And the result was described in section 3.4, lines 344-348:
“We also investigated mitochondrial membrane potential through the JC-1 probe to confirm these findings. Thus, we observed that N2-like neutrophils inhibit MDA-MB-231 mitochondrial membrane potential enhancement induced by neutrophils. We also observed that neutrophils treated with LPS strongly disrupted MDA-MB-231 mitochondrial membrane potential (Fig. 4C).”
Referee
16- Supplementary information. “Sintenin-1” should be spelled “Syntenin-1”. Please, correct.
Answer
Thank you for the observation. We have corrected this issue.
Referee
17- Section 3.4. The first sentence should be checked.
Answer:
We thank the reviewer for bringing our attention to this point. In the new version of the manuscript, we corrected this sentence.
Section 3.4, lines 337-338
“We investigated the role of N2-like neutrophils upon breast tumor cell viability.
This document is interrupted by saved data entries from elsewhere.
**config.mk**
```make
export PLATFORM = sky130hd
export DESIGN_NAME = mult_initiator_flat
export DESIGN_NICKNAME = d
export VERILOG_FILES = /design/src/rtl/mult_initiator_pkg.sv /design/src/rtl/mult_initiator_if.sv /design/src/rtl/mult_operand_fifo.sv /design/src/rtl/mult_initiator.sv /design/src/flat_wrapper.sv
export SDC_FILE = /design/constraint.sdc
export NUM_CORES = 1
export LEC_CHECK = 0
export CORE_MARGIN = 2
export CORE_UTILIZATION = 51
export DETAILED_ROUTE_END_ITERATION = 10
export PLACE_DENSITY = 0.84
export SYNTH_ARGS = -nofsm -noshare
export SYNTH_HDL_FRONTEND = slang
export SYNTH_SLANG_ARGS = --single-unit
```
**constraint.sdc**
```tcl
create_clock -name clk -period 9.95 [get_ports clk]
set_input_delay 1.99 -clock clk [delete_from_list [all_inputs] [get_ports clk]]
set_output_delay 1.99 -clock clk [all_outputs]
set_load 0.02 [all_outputs]
```
**src/rtl/mult_initiator_pkg.sv**
```systemverilog
// Shared constants for mult_initiator: FSM state encoding and default parameter values.
package mult_initiator_pkg;

  localparam int DEF_WIDTH          = 32;
  localparam int DEF_DEPTH          = 2;
  localparam int DEF_TIMEOUT_CYCLES = 64;

  typedef enum logic [1:0] {
    IDLE = 2'd0,
    REQ  = 2'd1,
    ACK  = 2'd2,
    OUT  = 2'd3
  } state_t;

endpackage

```
**src/rtl/mult_initiator_if.sv**
```systemverilog
// Bundles the upstream operand port, the multiplier handshake and the downstream product port.
interface mult_initiator_if
  import mult_initiator_pkg::*;
#(
  parameter int WIDTH = DEF_WIDTH
);

  logic               in_valid;
  logic               in_ready;
  logic [WIDTH-1:0]   in_a;
  logic [WIDTH-1:0]   in_b;
  logic [WIDTH-1:0]   a;
  logic [WIDTH-1:0]   b;
  logic               valid_data;
  logic               Done_Flag;
  logic [2*WIDTH-1:0] producto;
  logic               ack;
  logic               out_valid;
  logic               out_ready;
  logic [2*WIDTH-1:0] out_producto;
  logic               timeout_err;

  modport master (
    input  in_valid, in_a, in_b, Done_Flag, producto, out_ready,
    output in_ready, a, b, valid_data, ack, out_valid, out_producto, timeout_err
  );

  modport slave (
    output in_valid, in_a, in_b, Done_Flag, producto, out_ready,
    input  in_ready, a, b, valid_data, ack, out_valid, out_producto, timeout_err
  );

endinterface

```
**src/rtl/mult_operand_fifo.sv**
```systemverilog
// Operand-pair buffer: DEPTH entries with wrap-around pointers carrying an extra lap bit for full/empty.
module mult_operand_fifo #(
  parameter int WIDTH = 64,
  parameter int DEPTH = 2
) (
  input  logic             clk,
  input  logic             reset,
  input  logic             push,
  input  logic [WIDTH-1:0] wdata,
  input  logic             pop,
  output logic [WIDTH-1:0] rdata,
  output logic             full,
  output logic             empty
);

  localparam int PTR_W = $clog2(DEPTH);

  logic [WIDTH-1:0] mem [DEPTH];
  logic [PTR_W:0]   wr_ptr;
  logic [PTR_W:0]   rd_ptr;

  always_ff @(posedge clk or negedge reset) begin
    if (!reset) begin
      wr_ptr <= '0;
      rd_ptr <= '0;
    end else begin
      if (push && !full)
        wr_ptr <= wr_ptr + (PTR_W+1)'(1);
      if (pop && !empty)
        rd_ptr <= rd_ptr + (PTR_W+1)'(1);
    end
  end

  always_ff @(posedge clk) begin
    if (push && !full)
      mem[wr_ptr[PTR_W-1:0]] <= wdata;
  end

  // Same slot index but different lap bit means the writer is a full lap ahead.
  assign full  = (wr_ptr[PTR_W] != rd_ptr[PTR_W]) &&
                 (wr_ptr[PTR_W-1:0] == rd_ptr[PTR_W-1:0]);
  assign empty = (wr_ptr == rd_ptr);
  assign rdata = mem[rd_ptr[PTR_W-1:0]];

endmodule

```
**src/rtl/mult_initiator.sv**
```systemverilog
// Feeds buffered operand pairs to a REQ/ACK-handshake multiplier and holds each product for downstream.
// Define MULT_INIT_TIMEOUT_EN to add a sticky watchdog on the REQ phase.
module mult_initiator
  import mult_initiator_pkg::*;
#(
  parameter int WIDTH          = DEF_WIDTH,
  parameter int DEPTH          = DEF_DEPTH,
  parameter int TIMEOUT_CYCLES = DEF_TIMEOUT_CYCLES
) (
  input logic              clk,
  input logic              reset,
  mult_initiator_if.master bus
);

  state_t             state;
  state_t             state_next;
  logic               push;
  logic               pop;
  logic               full;
  logic               empty;
  logic [2*WIDTH-1:0] head;
  logic               timeout_hit;
  logic [WIDTH-1:0]   a_q;
  logic [WIDTH-1:0]   b_q;
  logic [2*WIDTH-1:0] prod_q;
  logic               valid_data;
  logic               ack;
  logic               out_valid;

  // in_ready depends only on occupancy, so a pop never makes room for a same-cycle write into a full buffer.
  assign bus.in_ready = !full;
  assign push         = bus.in_valid && !full;

  mult_operand_fifo #(
    .WIDTH (2*WIDTH),
    .DEPTH (DEPTH)
  ) u_fifo (
    .clk   (clk),
    .reset (reset),
    .push  (push),
    .wdata ({bus.in_a, bus.in_b}),
    .pop   (pop),
    .rdata (head),
    .full  (full),
    .empty (empty)
  );

  always_ff @(posedge clk or negedge reset) begin
    if (!reset)
      state <= IDLE;
    else
      state <= state_next;
  end

  always_comb begin
    state_next = state;
    pop        = 1'b0;
    case (state)
      IDLE: begin
        if (!empty) begin
          pop        = 1'b1;
          state_next = REQ;
        end
      end
      REQ: begin
        if (bus.Done_Flag)
          state_next = ACK;
        else if (timeout_hit)
          state_next = IDLE;
      end
      ACK: begin
        if (!bus.Done_Flag)
          state_next = OUT;
      end
      OUT: begin
        if (bus.out_ready) begin
          if (!empty) begin
            pop        = 1'b1;
            state_next = REQ;
          end else begin
            state_next = IDLE;
          end
        end
      end
      default: state_next = IDLE;
    endcase
  end

  always_comb begin
    valid_data = 1'b0;
    ack        = 1'b0;
    out_valid  = 1'b0;
    case (state)
      REQ:     valid_data = 1'b1;
      ACK:     ack        = 1'b1;
      OUT:     out_valid  = 1'b1;
      default: ;
    endcase
  end

  always_ff @(posedge clk or negedge reset) begin
    if (!reset) begin
      a_q    <= '0;
      b_q    <= '0;
      prod_q <= '0;
    end else begin
      if (pop)
        {a_q, b_q} <= head;
      if (state == REQ && bus.Done_Flag)
        prod_q <= bus.producto;
    end
  end

  assign bus.a            = a_q;
  assign bus.b            = b_q;
  assign bus.out_producto = prod_q;
  assign bus.valid_data   = valid_data;
  assign bus.ack          = ack;
  assign bus.out_valid    = out_valid;

`ifdef MULT_INIT_TIMEOUT_EN
  localparam int CNT_W = $clog2(TIMEOUT_CYCLES + 1);

  logic [CNT_W-1:0] req_cnt;
  logic             timeout_q;

  // Fires on the last permitted REQ cycle, so valid_data is high for exactly TIMEOUT_CYCLES cycles.
  assign timeout_hit = (state == REQ) && !bus.Done_Flag &&
                       (req_cnt == CNT_W'(TIMEOUT_CYCLES - 1));

  always_ff @(posedge clk or negedge reset) begin
    if (!reset) begin
      req_cnt   <= '0;
      timeout_q <= 1'b0;
    end else begin
      if (state == REQ && state_next == REQ)
        req_cnt <= req_cnt + CNT_W'(1);
      else
        req_cnt <= '0;
      if (timeout_hit)
        timeout_q <= 1'b1;
    end
  end

  assign bus.timeout_err = timeout_q;
`else
  assign timeout_hit     = 1'b0;
  assign bus.timeout_err = 1'b0;
`endif

endmodule

```
**src/flat_wrapper.sv**
```systemverilog
// flat-port wrapper written by rule: the top's interface ports become plain ports
module mult_initiator_flat import mult_initiator_pkg::*;
#(
  parameter int WIDTH          = DEF_WIDTH,
  parameter int DEPTH          = DEF_DEPTH,
  parameter int TIMEOUT_CYCLES = DEF_TIMEOUT_CYCLES
)
  (clk, reset, bus_in_valid, bus_in_a, bus_in_b, bus_Done_Flag, bus_producto, bus_out_ready, bus_in_ready, bus_a, bus_b, bus_valid_data, bus_ack, bus_out_valid, bus_out_producto, bus_timeout_err);
  mult_initiator_if #(.WIDTH(WIDTH)) bus_i ();
  input logic clk;
  input logic reset;
  input wire logic [$bits(bus_i.in_valid)-1:0] bus_in_valid;
  input wire logic [$bits(bus_i.in_a)-1:0] bus_in_a;
  input wire logic [$bits(bus_i.in_b)-1:0] bus_in_b;
  input wire logic [$bits(bus_i.Done_Flag)-1:0] bus_Done_Flag;
  input wire logic [$bits(bus_i.producto)-1:0] bus_producto;
  input wire logic [$bits(bus_i.out_ready)-1:0] bus_out_ready;
  output wire logic [$bits(bus_i.in_ready)-1:0] bus_in_ready;
  output wire logic [$bits(bus_i.a)-1:0] bus_a;
  output wire logic [$bits(bus_i.b)-1:0] bus_b;
  output wire logic [$bits(bus_i.valid_data)-1:0] bus_valid_data;
  output wire logic [$bits(bus_i.ack)-1:0] bus_ack;
  output wire logic [$bits(bus_i.out_valid)-1:0] bus_out_valid;
  output wire logic [$bits(bus_i.out_producto)-1:0] bus_out_producto;
  output wire logic [$bits(bus_i.timeout_err)-1:0] bus_timeout_err;
  assign bus_i.in_valid = bus_in_valid;
  assign bus_i.in_a = bus_in_a;
  assign bus_i.in_b = bus_in_b;
  assign bus_i.Done_Flag = bus_Done_Flag;
  assign bus_i.producto = bus_producto;
  assign bus_i.out_ready = bus_out_ready;
  assign bus_in_ready = bus_i.in_ready;
  assign bus_a = bus_i.a;
  assign bus_b = bus_i.b;
  assign bus_valid_data = bus_i.valid_data;
  assign bus_ack = bus_i.ack;
  assign bus_out_valid = bus_i.out_valid;
  assign bus_out_producto = bus_i.out_producto;
  assign bus_timeout_err = bus_i.timeout_err;
  mult_initiator #(.WIDTH(WIDTH), .DEPTH(DEPTH), .TIMEOUT_CYCLES(TIMEOUT_CYCLES)) u_core (.clk(clk), .reset(reset), .bus(bus_i));
endmodule
```
==> flow_metrics.env <==
export IMPL_status="finished clean"
export IMPL_drt_iter0_markers=237
export IMPL_max_stage_delay_ns=0.63
export IMPL_synth_top_area_frac=0.404
export IMPL_maxSlewViolCount=0
export IMPL_grt_max_degree=95
export IMPL_finalHoldViolations=0
export IMPL_grt_met2_usage=0.371
export IMPL_grt_pass1_vias=6075
export IMPL_nets=989
export IMPL_p_int_mw=3.10
export IMPL_synth_most_common_cell="dfrtp_1"
export IMPL_final_layout_size_suffix_gt1_frac=0.134
export IMPL_fin_setup_tns_ns=0
export IMPL_rows=49
export IMPL_fin_worst_skew_ns=0.0179
export IMPL_cp_num_buf_inv=1
export IMPL_postSynthAreaPerCell_um2=16.4
export IMPL_dp_hpwl_mm=14.0
export IMPL_vias=5722
export IMPL_yosysSeqAreaShare=0.756
export IMPL_synth_top_area_cell="edfxtp_1"
export IMPL_cp_max_fo=19
export IMPL_drc_errors=0
export IMPL_worst_pin_slew_ns=1.01
export IMPL_grt_util_all_layers=0.213
export IMPL_pin_count=266
export IMPL_critPathRequiredTime_ns=7.96
export IMPL_ctsResizeCount=0
export IMPL_relSlewSlack=0.329
export IMPL_syn_inst=581
export IMPL_globalRouteMet1Util=0.261
export IMPL_grt_pass1_wl_mm=32.8
export IMPL_place_area_mm2=0.0124
export IMPL_cts_hold_buf=0
export IMPL_p_leak_nw=5.20
export IMPL_first_pass_iters=4
export IMPL_rsz0062_at_grt="no"
export IMPL_busiest_layer="met2"
export IMPL_post_cts_setup_buffer_count=0
export IMPL_cts_htree_levels=1
export IMPL_cp_cell_sequence="xnor2_1, nand2b_1, clkdlybuf4s50_1"
export IMPL_p_total_mw=4.74
export IMPL_cp_start_kind="flip-flop"
export IMPL_routabilityCongestion=0.823
export IMPL_ys_warnings_count=0
export IMPL_syn_nets=719
export IMPL_final_setup_viol_count=0
export IMPL_worst_setup_path_end_kind="output pin"
export IMPL_fin_crit_sh=0.438
export IMPL_detail_route_wl_per_cell_um=19.7
export IMPL_cts_buffer_depth=3
export IMPL_power_per_cell_area_mw_per_mm2=358
export IMPL_cts_sinks=262
export IMPL_grt_ovfl_total=0
export IMPL_pwr_share_comb=0.402
export IMPL_p_clk_frac=0.210
export IMPL_place_ws_ns=5.58
export IMPL_clkTransAtPathRegs_ns=0.06
export IMPL_fin_crit_ns=4.36
export IMPL_filler_cell_count=1134
export IMPL_synth_edf_count=128
export IMPL_die_w_um=141
export IMPL_seqPwrFrac=0.388
export IMPL_cts_root_buf="clkbuf_16"
export IMPL_fmax_ghz=0.229
export IMPL_initial_core_util=0.524
export IMPL_p_sw_mw=1.64
export IMPL_ys_types=23
export IMPL_finalInstanceArea_mm2=0.0133
export IMPL_worstSetupPathType="reg -> out"
export IMPL_ys_seq_elements=262
export IMPL_drv_cap=0
export IMPL_clk_latency_ns=0.51
export IMPL_via_per_inst=5.19
export IMPL_area_delta_synth_final_pct=39.4
export IMPL_ir_drop_mv=0.278
export IMPL_holdWs_ns=0.489
export IMPL_core_area_mm2=0.0181
export IMPL_tritoncts="done"
export IMPL_arrival_ns=2.37
export IMPL_fin_ws_ns=5.59
export IMPL_synthArstFlopShare=0.511
export IMPL_synth_common_cells="dfrtp_1 (134), edfxtp_1 (128), a21oi_1 (66), nor2_1 (66)"
export IMPL_switching_share=0.346
export IMPL_die_area_mm2=0.0198
export IMPL_hp_class="reg -> reg"
export IMPL_die_y_um=141
export IMPL_antenna_found_initial=3
export IMPL_gr_usage_met3=0.0673
export IMPL_crit_family="buffers and inverters"
export IMPL_cp_slowest_cell="clkdlybuf4s50_1"
export IMPL_routed_wl_mm=21.7
export IMPL_ant_nets=0
export IMPL_synth_area_top_cells="edfxtp_1 (40%), dfrtp_1 (35%), mux2_2 (7.7%), mux2i_1 (6.8%), a21oi_1 (3.5%)"
export IMPL_synthFlopType="dfrtp_1"
export IMPL_portBuffers=264
export IMPL_synth_cell_area_mm2=0.00951
export IMPL_numCtsBuffers=27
For this, cells were treated with neutrophils previously incubated or not with EVs.”
Referee
18- In general, the manuscript needs to be checked for grammar and syntax.
Answer:
We thank the reviewer for the opportunity to improve our manuscript. We have performed an extensive review and grammar checking with the aid of Grammarly, a writing assistant tool.
Author Response File: 
Author Response.pdf
Round 2
Reviewer 2 Report
The authors have addressed all my concerns.
Author Response
We thank the reviewer for the opportunity to improve the manuscript.